La guerra no es tampoco solo una actividad jurídica. EE. UU. hasta 2005, ha utilizado la fuerza en 220 ocasiones y solo ha declarado la guerra en cinco. La última vez que el Reino Unido declaró la guerra fue a Siam en 1942. El ejército que mejor cumplió las previsiones del Derecho de la guerra a lo largo de la Segunda Guerra Mundial fue el alemán. Tras Versalles pocos tratados de paz ha habido, toda vez que movilizar al pueblo, a la opinión pública, elimina la posibilidad de hacer concesiones a posteriori; esto hace que eventuales tratados se conviertan en auténticos diktat, ajenos a la concertación y el compromiso de intereses que requiere una paz duradera. Kosovo, por ejemplo, acabó con un acuerdo técnico militar.
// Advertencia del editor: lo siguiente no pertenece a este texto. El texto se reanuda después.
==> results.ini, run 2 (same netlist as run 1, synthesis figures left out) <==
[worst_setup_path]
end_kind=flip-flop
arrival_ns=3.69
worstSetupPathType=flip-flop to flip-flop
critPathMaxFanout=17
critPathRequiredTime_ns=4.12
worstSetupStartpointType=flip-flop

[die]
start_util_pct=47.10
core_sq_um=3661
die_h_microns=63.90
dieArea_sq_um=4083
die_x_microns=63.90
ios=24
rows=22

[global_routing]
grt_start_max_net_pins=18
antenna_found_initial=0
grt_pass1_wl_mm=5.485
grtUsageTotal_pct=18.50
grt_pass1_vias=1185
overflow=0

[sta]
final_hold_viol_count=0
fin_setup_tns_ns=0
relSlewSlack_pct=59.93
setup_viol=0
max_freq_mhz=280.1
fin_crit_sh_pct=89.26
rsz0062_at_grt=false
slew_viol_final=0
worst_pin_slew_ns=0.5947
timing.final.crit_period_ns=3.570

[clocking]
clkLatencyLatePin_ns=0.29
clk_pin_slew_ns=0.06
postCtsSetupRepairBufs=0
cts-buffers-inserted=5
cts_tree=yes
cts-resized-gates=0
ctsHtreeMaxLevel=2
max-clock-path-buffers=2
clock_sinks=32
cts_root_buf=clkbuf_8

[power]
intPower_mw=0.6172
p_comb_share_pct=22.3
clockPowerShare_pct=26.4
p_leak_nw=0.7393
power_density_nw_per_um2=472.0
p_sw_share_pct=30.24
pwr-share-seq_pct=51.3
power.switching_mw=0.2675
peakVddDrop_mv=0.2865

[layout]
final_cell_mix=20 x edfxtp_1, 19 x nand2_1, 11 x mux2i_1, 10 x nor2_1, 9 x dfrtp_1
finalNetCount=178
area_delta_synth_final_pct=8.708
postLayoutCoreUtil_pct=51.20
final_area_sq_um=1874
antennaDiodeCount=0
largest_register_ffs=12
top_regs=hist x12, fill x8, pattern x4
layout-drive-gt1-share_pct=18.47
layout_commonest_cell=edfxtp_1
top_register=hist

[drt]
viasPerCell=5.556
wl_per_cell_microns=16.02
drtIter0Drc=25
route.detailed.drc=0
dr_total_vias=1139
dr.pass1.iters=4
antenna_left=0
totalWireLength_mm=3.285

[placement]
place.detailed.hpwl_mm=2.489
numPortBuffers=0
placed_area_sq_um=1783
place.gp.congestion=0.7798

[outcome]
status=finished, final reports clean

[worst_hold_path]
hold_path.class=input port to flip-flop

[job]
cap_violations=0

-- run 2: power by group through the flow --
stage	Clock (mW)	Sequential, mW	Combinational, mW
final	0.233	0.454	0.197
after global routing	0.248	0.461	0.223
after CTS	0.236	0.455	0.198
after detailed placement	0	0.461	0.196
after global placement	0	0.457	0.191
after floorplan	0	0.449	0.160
===== src/rtl/regfile_sb.sv =====
// rtl/regfile_sb.sv - multi-read-port register file with pending-write scoreboard
// Optional write-to-read bypass on the read ports: define REGFILE_BYPASS_EN.
module regfile_sb #(
   parameter int DATA_W = 32,
   parameter int ADDR_W = 5,
   parameter int NRD    = 2
) (
   input  logic                    clk,
   input  logic                    SYS_reset,
   input  logic [NRD*ADDR_W-1:0]   RF_rd_addr,
   output logic [NRD*DATA_W-1:0]   RF_rd_data,
   output logic [NRD-1:0]          RF_rd_busy,
   input  logic                    RF_wr_en,
   input  logic [ADDR_W-1:0]       RF_wr_addr,
   input  logic [DATA_W-1:0]       RF_wr_data,
   input  logic                    RF_res_vld,
   input  logic [ADDR_W-1:0]       RF_res_addr,
   output logic [ADDR_W:0]         RF_pend_cnt,
   input  logic [ADDR_W-1:0]       RF_dbg_addr,
   output logic [DATA_W-1:0]       RF_dbg_data
);

   localparam int DEPTH = 1 << ADDR_W;

   logic [DATA_W-1:0] r_mem [DEPTH];
   logic [DEPTH-1:0]  r_pend;
   logic [ADDR_W:0]   r_pend_cnt;

   logic w_wr_ok;
   logic w_res_ok;
   logic w_set;
   logic w_clr;

   assign w_wr_ok  = RF_wr_en   && (RF_wr_addr  != '0);
   assign w_res_ok = RF_res_vld && (RF_res_addr != '0);

   // A same-address reserve overrides the clear, so the count only sees real transitions.
   assign w_set = w_res_ok && !r_pend[RF_res_addr];
   assign w_clr = w_wr_ok && r_pend[RF_wr_addr] &&
                  !(w_res_ok && (RF_res_addr == RF_wr_addr));

   always_ff @(posedge clk) begin
      if (SYS_reset) begin
         for (int i = 0; i < DEPTH; i++) begin
            r_mem[i] <= '0;
         end
         r_pend     <= '0;
         r_pend_cnt <= '0;
      end else begin
         if (w_wr_ok) begin
            r_mem[RF_wr_addr] <= RF_wr_data;
         end
         if (w_clr) begin
            r_pend[RF_wr_addr] <= 1'b0;
         end
         if (w_res_ok) begin
            r_pend[RF_res_addr] <= 1'b1;
         end
         r_pend_cnt <= r_pend_cnt + (ADDR_W+1)'(w_set) - (ADDR_W+1)'(w_clr);
      end
   end

   assign RF_pend_cnt = r_pend_cnt;
   assign RF_dbg_data = r_mem[RF_dbg_addr];

   // Entry 0 is never written or reserved, so it reads 0 and not-busy without a special case.
   for (genvar g = 0; g < NRD; g++) begin : g_rd
      logic [ADDR_W-1:0] w_ra;
      assign w_ra = RF_rd_addr[g*ADDR_W +: ADDR_W];
`ifdef REGFILE_BYPASS_EN
      logic w_hit;
      logic w_res_hit;
      assign w_hit     = w_wr_ok && (RF_wr_addr == w_ra);
      assign w_res_hit = w_res_ok && (RF_res_addr == w_ra);
      assign RF_rd_data[g*DATA_W +: DATA_W] = w_hit ? RF_wr_data : r_mem[w_ra];
      assign RF_rd_busy[g] = w_hit ? (w_res_hit && r_pend[w_ra]) : r_pend[w_ra];
`else
      assign RF_rd_data[g*DATA_W +: DATA_W] = r_mem[w_ra];
      assign RF_rd_busy[g] = r_pend[w_ra];
`endif
   end

endmodule
===== config.mk =====
export PLATFORM = sky130hd
export DESIGN_NAME = controlador_mem_flat
export DESIGN_NICKNAME = d
export VERILOG_FILES = /design/src/rtl/controlador_mem_if.sv /design/src/rtl/controlador_mem.sv /design/src/flat_wrapper.sv
export SDC_FILE = /design/constraint.sdc
export NUM_CORES = 1
export LEC_CHECK = 0
export CORE_MARGIN = 10
export CORE_UTILIZATION = 45
export DETAILED_ROUTE_END_ITERATION = 10
export DONT_BUFFER_PORTS = 1
export GPL_TIMING_DRIVEN = 0
export PLACE_DENSITY_LB_ADDON = 0.25
export REMOVE_ABC_BUFFERS = 1
export SLEW_MARGIN = 20
export SYNTH_ARGS = -nofsm -noshare
export SYNTH_HDL_FRONTEND = slang
export SYNTH_SLANG_ARGS = --single-unit

===== constraint.sdc =====
create_clock -name clock -period 4.7 [get_ports clock]
set_input_delay 0.94 -clock clock [delete_from_list [all_inputs] [get_ports clock]]
set_output_delay 0.94 -clock clock [all_outputs]
set_load 0.01 [all_outputs]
Y es que la guerra es ante todo un enfrentamiento de poderes, un choque en todas sus dimensiones. Y no es un acto ni ético, ni justo, ni económico, ni médico… ni siquiera de fuerza o militar. Es un acto político, el más relevante, de gestión de poder, de modo que cualquier análisis que se realice sin tener en cuenta este hecho, esto es, referido solo a uno de los planos, es incompleto, falso y profundamente erróneo. La guerra es una función, un instrumento de la política y quien vea en ella otra cosa yerra gravísimamente. Como dijera Mao la guerra es política con derramamiento de sangre, la política es –vista a los ojos del líder chino– guerra sin derramamiento de sangre. Estamos ante una modificación sangrienta de las relaciones geopolíticas entre Estados, un intento de alterar por la fuerza los equilibrios geopolíticos establecidos.
Como características comunes a las múltiples definiciones que tiene cabe señalar su carácter sangriento, su naturaleza colectiva y total para alguna de las partes y su desarrollo en el ámbito de sociedades: requiere de un encuentro activo entre fuerzas enfrentadas y de un importante grado de organización, porque la organización guerrera no puede deslindarse fácilmente de la social, al igual que la tecnología de las armas no puede hacerlo de los utensilios.
La guerra pues, posee su propia gramática, pero la política es su cerebro; de hecho, genera una conducta específicamente política. Como resultado cuenta con una lógica diferente de la lógica lineal, mecanicista, que gobierna los tiempos de paz. Es una lógica de transformación, paradójica, fruto de su naturaleza dialéctica que obliga a resolver los asuntos contando con una fuerza que se opone a la resolución adoptada. Esto hace difícil la predicción de las consecuencias que tendrán en el presente los actos bélicos, todavía más en el futuro y aún más si cabe de considerarse la complejidad del entorno en el que la acción se produce. Hiroshima y Nagasaki, por ejemplo, crimen, necesidad o ambas cosas, pudieron contribuir nolens volens a evitar una tercera guerra mundial.
La guerra es un hecho social y como tal es hija de su época. Solamente encuentra su sentido en la política, plano que debe ser el eje de cualquier análisis. Estamos ante un término impreciso y en el que caben muchas cosas al mismo tiempo, como cualquier concepto político, que una Institución de Derecho Internacional Público. Es un instrumento, una función que junto con la paz pertenecen a la política.
En fin, la guerra sigue presente en nuestros días, un tiempo marcado por la globalización y el desdibujamiento de fronteras y límites conceptuales. Conviene reflexionar sobre ella.